🤖 AI Summary
This work investigates the search invocation calibration capability of commercial large language models (LLMs) when equipped with built-in web search—specifically, when to search, whether search is effectively triggered, and whether it improves factual accuracy. We introduce the first black-box evaluation benchmark that requires no access to model internals, distinguishing between static-knowledge and time-sensitive questions. Our two-stage test set comprises 783 static and 288 time-sensitive questions, each annotated by human experts for search necessity. Results show that while web search improves overall accuracy, commercial LLMs exhibit systematic deficiencies: overconfidence in incorrect answers, critical failure to retrieve relevant information, and poor recovery after initial query failures.

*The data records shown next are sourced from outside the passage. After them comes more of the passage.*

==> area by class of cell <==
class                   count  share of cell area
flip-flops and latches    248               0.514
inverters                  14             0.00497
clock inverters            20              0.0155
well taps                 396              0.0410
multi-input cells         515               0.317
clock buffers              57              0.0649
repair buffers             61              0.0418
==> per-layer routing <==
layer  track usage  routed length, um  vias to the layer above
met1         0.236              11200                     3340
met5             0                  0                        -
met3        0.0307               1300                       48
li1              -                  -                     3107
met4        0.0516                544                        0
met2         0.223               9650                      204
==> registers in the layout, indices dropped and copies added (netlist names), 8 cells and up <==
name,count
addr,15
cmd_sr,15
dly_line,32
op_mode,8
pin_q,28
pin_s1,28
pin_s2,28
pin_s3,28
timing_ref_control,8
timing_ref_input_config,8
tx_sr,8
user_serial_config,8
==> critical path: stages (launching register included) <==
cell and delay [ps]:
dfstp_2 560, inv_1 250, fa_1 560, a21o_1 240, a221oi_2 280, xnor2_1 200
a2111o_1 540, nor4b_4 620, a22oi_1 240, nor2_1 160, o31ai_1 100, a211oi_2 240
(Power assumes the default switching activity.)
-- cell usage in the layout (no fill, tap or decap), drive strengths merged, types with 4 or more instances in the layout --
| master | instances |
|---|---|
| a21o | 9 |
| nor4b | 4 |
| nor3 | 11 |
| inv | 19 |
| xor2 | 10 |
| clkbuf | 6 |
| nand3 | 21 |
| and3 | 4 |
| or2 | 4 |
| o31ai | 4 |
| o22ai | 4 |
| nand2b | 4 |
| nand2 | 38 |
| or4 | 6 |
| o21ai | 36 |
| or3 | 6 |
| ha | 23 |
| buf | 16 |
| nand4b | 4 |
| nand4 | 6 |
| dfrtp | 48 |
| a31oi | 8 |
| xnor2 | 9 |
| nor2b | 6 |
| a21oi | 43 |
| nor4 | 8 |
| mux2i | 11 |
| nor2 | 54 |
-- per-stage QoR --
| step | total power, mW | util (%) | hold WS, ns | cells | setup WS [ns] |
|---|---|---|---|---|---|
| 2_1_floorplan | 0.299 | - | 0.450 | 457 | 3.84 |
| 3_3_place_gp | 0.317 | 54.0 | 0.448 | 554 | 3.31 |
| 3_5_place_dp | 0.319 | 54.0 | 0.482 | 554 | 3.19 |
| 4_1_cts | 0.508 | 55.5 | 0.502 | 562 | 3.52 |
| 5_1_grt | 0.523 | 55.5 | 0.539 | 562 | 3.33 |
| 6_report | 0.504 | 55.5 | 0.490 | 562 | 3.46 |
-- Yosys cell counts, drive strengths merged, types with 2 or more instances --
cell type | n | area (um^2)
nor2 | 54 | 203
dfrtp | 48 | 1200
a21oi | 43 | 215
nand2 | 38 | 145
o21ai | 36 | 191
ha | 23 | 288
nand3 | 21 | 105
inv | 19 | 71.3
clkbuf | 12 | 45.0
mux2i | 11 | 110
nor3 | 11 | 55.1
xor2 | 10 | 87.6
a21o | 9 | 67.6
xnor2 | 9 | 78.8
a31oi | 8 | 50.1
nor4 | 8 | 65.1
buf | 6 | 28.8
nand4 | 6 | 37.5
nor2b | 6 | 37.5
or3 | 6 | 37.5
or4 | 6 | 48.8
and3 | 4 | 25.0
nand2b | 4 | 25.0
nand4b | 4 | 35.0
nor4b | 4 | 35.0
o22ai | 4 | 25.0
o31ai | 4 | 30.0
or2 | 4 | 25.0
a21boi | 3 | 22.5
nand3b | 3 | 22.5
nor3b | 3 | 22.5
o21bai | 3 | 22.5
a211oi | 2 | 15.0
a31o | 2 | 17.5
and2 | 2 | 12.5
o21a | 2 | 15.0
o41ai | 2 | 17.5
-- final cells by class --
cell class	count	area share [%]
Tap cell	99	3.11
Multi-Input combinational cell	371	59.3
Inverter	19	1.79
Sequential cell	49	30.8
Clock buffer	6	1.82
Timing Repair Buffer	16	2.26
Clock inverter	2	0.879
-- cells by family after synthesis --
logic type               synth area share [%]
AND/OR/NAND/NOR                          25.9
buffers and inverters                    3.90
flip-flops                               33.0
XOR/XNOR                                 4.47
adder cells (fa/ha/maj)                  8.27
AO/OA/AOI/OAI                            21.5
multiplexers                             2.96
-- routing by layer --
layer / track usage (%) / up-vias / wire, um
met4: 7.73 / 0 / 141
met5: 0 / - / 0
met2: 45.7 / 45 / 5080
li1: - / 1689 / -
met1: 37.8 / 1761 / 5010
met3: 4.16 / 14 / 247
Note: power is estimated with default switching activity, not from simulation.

The core contribution is the first decoupled evaluation of search necessity versus search effectiveness in production LLMs, revealing their suitability as low-latency verification layers—not as reliable reasoning components.
📝 Abstract
Modern large language models integrate web search to provide real-time answers, yet it remains unclear whether they are efficiently calibrated to use search when it is actually needed. We introduce a benchmark evaluating both the necessity and effectiveness of web access across commercial models with no access to internal states or parameters. The dataset includes a static split of 783 temporally anchored questions answerable from pre-cutoff knowledge, aimed at testing whether models invoke search based on low internal confidence, and a dynamic split of 288 post-cutoff queries designed to test whether models recognise when search is required and retrieve updated information. Web access substantially improves static accuracy for GPT-5-mini and Claude Haiku 4.5, though confidence calibration worsens. On dynamic queries, both models frequently invoke search yet remain below 70 percent accuracy due to weak query formulation. Costs per accuracy-improving call remain low, but returns diminish once initial retrieval fails. Selective invocation helps, but models become overconfident and inconsistent after search. Overall, built-in web search meaningfully improves factual accuracy and can be invoked selectively, yet models remain overconfident, skip retrieval when it is essential, and falter once initial search queries underperform. Taken together, internal web search works better as a good low-latency verification layer than a reliable analytical tool, with clear room for improvement.